Mujer de oro. La que se siente un trofeo para ella misma.

Una mujer de oro no necesita de alguien que la haga trofeo. ¡Ella es y se siente un trofeo! Y como todos sabemos, los trofeos se ganan no se regalan.

Maritere.

De una vez por todas, debemos entender que no somos el trofeo de alguien, y mucho menos regalar nuestro cuerpo y nuestra esencia de buenas a primeras. También es cierto que a veces lo hacemos sin querer, por gusto, porque nos place, pero si lo hacemos sin colocar en jaque nuestro corazón y vulnerabilidad, bienvenidos sean los encuentros casuales.

 

 

De lo contrario, vales oro. Y si sabes que alguien te merece por lo que eres, más no por lo que das, no te colocaras tan fácil en bandeja de plata, recuerda eres “oro”, incluso más preciado que eso.
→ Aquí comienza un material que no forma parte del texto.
This is an optimization exercise on Yosys and OpenROAD, whose aim is small area, a short achievable clock period and few clock cycles, not a production implementation. Where RTL was checked, it was by simulation tests only, not by an equivalence proof against the original. Power figures rest on the tool's default switching activity, not on a simulated workload.

== v6 ==
==> flow/design.v <==
module pipe_engine (
    input  wire         clk,
    input  wire         rst,           
    input  wire [1:0]   cfg_policy,    
    input  wire         cfg_exe_fwd,   
    input  wire         cfg_mem_fwd,   
    input  wire         cmd_valid,
    output wire         cmd_ready,
    input  wire [69:0]  cmd,
    input  wire [3:0]   tr_status,     
    input  wire [195:0] tr_rec,        
    output wire         rsp_valid,
    output reg          rsp_ok,
    output reg  [63:0]  rsp_val,
    output reg  [1:0]   rsp_pulls      
);
    localparam R_OP    = 64;    
    localparam R_S1    = 67;    
    localparam R_S1N   = 75;
    localparam R_S2    = 76;    
    localparam R_S2N   = 84;
    localparam R_D     = 85;    
    localparam R_DN    = 93;
    localparam R_CCR   = 94;
    localparam R_CCW   = 95;
    localparam R_MEM   = 96;
    localparam R_BR    = 97;
    reg [1:0]  policy;
    reg        exe_fwd, mem_fwd;
    reg        fe_v   [0:1];
    reg        fe_m   [0:1];
    reg [2:0]  fe_op  [0:1];
    reg [7:0]  fe_d   [0:1];
    reg        fe_q   [0:1];
    reg        fe_ccw [0:1];
    reg        fe_dO  [0:1];
    reg [1:0]  fe_dI  [0:1];
    reg [1:0]  fe_dE  [0:1];
    reg        fe_o1;               
    reg        id_v   [0:1];
    reg        id_st  [0:1];
    reg        id_m   [0:1];
    reg [2:0]  id_op  [0:1];
    reg [7:0]  id_d   [0:1];
    reg        id_q   [0:1];
    reg        id_ccw [0:1];
    reg        ex_v   [0:1];
    reg        ex_m   [0:1];
    reg [2:0]  ex_op  [0:1];
    reg        ma_v   [0:1];
    reg        ma_m   [0:1];
    reg [2:0]  ma_op  [0:1];
    reg [63:0] op_count;
    reg [3:0]  inflight;
    reg        halt, fetch_stall, trace_error, trace_done;
    reg [63:0] stat_cycles, stat_branches, stat_mispred;
    reg [63:0] stat_cat [0:4];
    assign cmd_ready = 1'b1;
    assign rsp_valid = cmd_valid;
    wire [3:0] opc     = cmd[3:0];
    wire       perfect = (policy == 2'd1);
    wire       at      = !perfect;             
    wire       do_step = cmd_valid && opc == 4'h1 && !halt;
    wire       do_upd  = cmd_valid && opc == 4'h3;
    integer    i, j, c;
    reg  [1:0] blk_i, blk_e;       
    reg  [1:0] direct;
    reg  [1:0] stall;
    always @* begin
        for (j = 0; j < 2; j = j + 1) begin
            blk_i[j] = id_v[j] && !id_st[j] && !(exe_fwd && id_op[j] != 3'd1);
            blk_e[j] = ex_v[j] && !mem_fwd;
        end
        direct[0] = (fe_dO[0] && fe_v[1] &&  fe_o1) || |(fe_dI[0] & blk_i) || |(fe_dE[0] & blk_e);
        direct[1] = (fe_dO[1] && fe_v[0] && !fe_o1) || |(fe_dI[1] & blk_i) || |(fe_dE[1] & blk_e);
        stall[0]  = fe_v[0] && (direct[0] || (fe_v[1] &&  fe_o1 && direct[1]));
        stall[1]  = fe_v[1] && (direct[1] || (fe_v[0] && !fe_o1 && direct[0]));
    end
    wire rest_empty = !(ex_v[0] | ex_v[1] | id_v[0] | id_v[1] | fe_v[0] | fe_v[1]);
    wire wb_any     = ma_v[0] | ma_v[1];
    wire halt_wb    = trace_done & wb_any & rest_empty;
    wire fs         = fetch_stall & !((ma_v[0] & ma_m[0]) | (ma_v[1] & ma_m[1]));
    wire [1:0]  st0  = tr_status[1:0];
    wire [1:0]  st1  = tr_status[3:2];
    wire [97:0] rec0 = tr_rec[97:0];
    wire [97:0] rec1 = tr_rec[195:98];
    wire hold0  = stall[0];
    wire act0   = !hold0 && !fs;                  
    wire take0  = act0 && !trace_done;            
    wire good0  = take0 && st0 == 2'd0 && rec0[R_OP +: 3] <= 3'd4;
    wire br0    = good0 && at && rec0[R_OP +: 3] == 3'd3;
    wire mis0   = br0 && !rec0[R_BR];
    wire end0   = act0 && !good0;
    wire err0   = take0 && !good0 && st0 != 2'd1;
    wire [1:0]  sts  = take0 ? st1 : st0;
    wire [97:0] recs = take0 ? rec1 : rec0;
    wire hold1  = stall[1];
    wire act1   = !hold1 && !fs && !mis0;
    wire take1  = act1 && !trace_done && !end0;
    wire good1  = take1 && sts == 2'd0 && recs[R_OP +: 3] <= 3'd4;
    wire br1    = good1 && at && recs[R_OP +: 3] == 3'd3;
    wire mis1   = br1 && !recs[R_BR];
    wire end1   = act1 && !good1;
    wire err1   = take1 && !good1 && sts != 2'd1;
    wire n_halt = halt_wb | (end0 & rest_empty) | (end1 & rest_empty & !good0);
    function automatic dep(input [97:0] r, input pq, input pccw, input [7:0] pd);
        dep = (r[R_CCR] & pccw) |
              (pq & ((r[R_S1N] & (r[R_S1 +: 8] == pd)) | (r[R_S2N] & (r[R_S2 +: 8] == pd))));
    endfunction
    reg [1:0] nI0, nE0, nI1, nE1;
    reg       nO1;
    always @* begin
        for (j = 0; j < 2; j = j + 1) begin
            nI0[j] = dep(rec0, fe_q[j], fe_ccw[j], fe_d[j]);
            nE0[j] = dep(rec0, id_q[j], id_ccw[j], id_d[j]);
            nI1[j] = dep(recs, fe_q[j], fe_ccw[j], fe_d[j]);
            nE1[j] = dep(recs, id_q[j], id_ccw[j], id_d[j]);
        end
        nO1 = take0 ? dep(rec1, rec0[R_DN] & (rec0[R_MEM] | rec0[R_CCW]), rec0[R_CCW], rec0[R_D +: 8])
                    : nI1[0];
    end
    wire [63:0] stat_retired = op_count - inflight;
    always @* begin
        rsp_ok    = 1'b1;
        rsp_val   = 64'd0;
        rsp_pulls = 2'd0;
        case (opc)
            4'h1: begin
                rsp_val[0] = halt | n_halt;
                if (!halt) rsp_pulls = {1'b0, take0} + {1'b0, take1};
            end
            4'h2: begin
                rsp_ok     = !perfect;
                rsp_val[0] = !perfect;
            end
            4'h3: ;
            4'hC: begin
                case (cmd[11:4])
                    8'h00: rsp_val = 64'd2;
                    8'h01: rsp_val = {62'd0, policy};
                    8'h02: rsp_val = {63'd0, exe_fwd};
                    8'h03: rsp_val = {63'd0, mem_fwd};
                    8'h10: rsp_val = stat_cycles;
                    8'h11: rsp_val = stat_retired;
                    8'h12: rsp_val = stat_branches;
                    8'h13: rsp_val = stat_mispred;
                    8'h14: rsp_val = stat_cat[0];
                    8'h15: rsp_val = stat_cat[1];
                    8'h16: rsp_val = stat_cat[2];
                    8'h17: rsp_val = stat_cat[3];
                    8'h18: rsp_val = stat_cat[4];
                    8'h20: rsp_val = {59'd0, trace_done, trace_done, trace_error, fetch_stall, halt};
                    8'h21: rsp_val = op_count;
                    8'h22: rsp_val = trace_done ? op_count : 64'd0;
                    8'h23: ;
                    8'h24: ;
                    default: rsp_ok = 1'b0;
                endcase
            end
            default: rsp_ok = 1'b0;
        endcase
    end
    wire [1:0] ret_cat [0:4];
    genvar g;
    generate
        for (g = 0; g < 5; g = g + 1) begin : g_cat
            assign ret_cat[g] = {1'b0, ma_v[0] && ma_op[0] == g} + {1'b0, ma_v[1] && ma_op[1] == g};
        end
    endgenerate
    wire [1:0] n_good = {1'b0, good0} + {1'b0, good1};
    wire [1:0] n_wb   = {1'b0, ma_v[0]} + {1'b0, ma_v[1]};
    wire [1:0] n_br   = do_step ? {1'b0, br0} + {1'b0, br1} : {1'b0, do_upd};
    wire       n_mis  = do_step ? (mis0 | mis1) : (do_upd && cmd[68] != cmd[69]);
    always @(posedge clk) begin
        if (rst) begin
            policy  <= cfg_policy;
            exe_fwd <= cfg_exe_fwd;
            mem_fwd <= cfg_mem_fwd;
            for (i = 0; i < 2; i = i + 1) begin
                fe_v[i]  <= 1'b0;
                id_v[i]  <= 1'b0;
                id_st[i] <= 1'b0;
                ex_v[i]  <= 1'b0;
                ma_v[i]  <= 1'b0;
            end
            fe_o1         <= 1'b0;
            op_count      <= 64'd0;
            inflight      <= 4'd0;
            halt          <= 1'b0;
            fetch_stall   <= 1'b0;
            trace_error   <= 1'b0;
            trace_done    <= 1'b0;
            stat_cycles   <= 64'd0;
            stat_branches <= 64'd0;
            stat_mispred  <= 64'd0;
            for (c = 0; c < 5; c = c + 1) stat_cat[c] <= 64'd0;
        end else begin
            stat_branches <= stat_branches + n_br;
            stat_mispred  <= stat_mispred + n_mis;
            if (do_step) begin
                stat_cycles <= stat_cycles + 1'b1;
                for (c = 0; c < 5; c = c + 1) stat_cat[c] <= stat_cat[c] + ret_cat[c];
                op_count    <= op_count + n_good;
                inflight    <= inflight + n_good - n_wb;
                halt        <= n_halt;
                fetch_stall <= fs | mis0 | mis1;
                trace_error <= trace_error | err0 | err1;
                trace_done  <= trace_done | end0 | end1;
                for (i = 0; i < 2; i = i + 1) begin
                    ma_v[i]   <= ex_v[i];
                    ma_m[i]   <= ex_m[i];
                    ma_op[i]  <= ex_op[i];
                    ex_v[i]   <= id_v[i] & !id_st[i];
                    ex_m[i]   <= id_m[i];
                    ex_op[i]  <= id_op[i];
                    id_v[i]   <= fe_v[i];
                    id_st[i]  <= stall[i];
                    id_m[i]   <= fe_m[i];
                    id_op[i]  <= fe_op[i];
                    id_d[i]   <= fe_d[i];
                    id_q[i]   <= fe_q[i];
                    id_ccw[i] <= fe_ccw[i];
                end
                fe_o1 <= hold1 & (!hold0 | fe_o1);
                if (hold0) begin
                    fe_dE[0] <= fe_dI[0];
                    fe_dI[0] <= {fe_dO[0], 1'b0};
                end else begin
                    fe_v[0]   <= good0;
                    fe_m[0]   <= mis0;
                    fe_op[0]  <= rec0[R_OP +: 3];
                    fe_d[0]   <= rec0[R_D +: 8];
                    fe_q[0]   <= rec0[R_DN] & (rec0[R_MEM] | rec0[R_CCW]);
                    fe_ccw[0] <= rec0[R_CCW];
                    fe_dO[0]  <= nI0[1];
                    fe_dI[0]  <= nI0;
                    fe_dE[0]  <= nE0;
                end
                if (hold1) begin
                    fe_dE[1] <= fe_dI[1];
                    fe_dI[1] <= {1'b0, fe_dO[1]};
                end else begin
                    fe_v[1]   <= good1;
                    fe_m[1]   <= mis1;
                    fe_op[1]  <= recs[R_OP +: 3];
                    fe_d[1]   <= recs[R_D +: 8];
                    fe_q[1]   <= recs[R_DN] & (recs[R_MEM] | recs[R_CCW]);
                    fe_ccw[1] <= recs[R_CCW];
                    fe_dO[1]  <= nO1;
                    fe_dI[1]  <= nI1;
                    fe_dE[1]  <= nE1;
                end
            end
        end
    end
endmodule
No eres ni siquiera un objeto que pueda colocarse a la vista de todos, eres lo que sientes, lo que crees valer. Y empezando por eso vales demasiado.

 

 

No te regales, no te prestes si estas al tanto que tu corazón pueda verse involucrado, eres tú la dueña de tus decisiones y acciones. No juegues ni experimentes sabiendo qué tanto puedes salir lastimada. Eres inteligente, sumamente inteligente, y bien sabrás cuando es momento de detenerte, de decir “No”.

 

 

No necesitas a alguien para que te luzca en las calles y con los demás. Necesitas a alguien que crezca contigo, con quien te sientas tu misma y sobre todo bien. Alguien para calibrar tus miedos, envenenar poco a poco tus recuerdos y desintoxicarte del pasado. Necesitas a alguien que te afirme lo que sientes que eres desde muy dentro, que se gane cada parte de tu ser.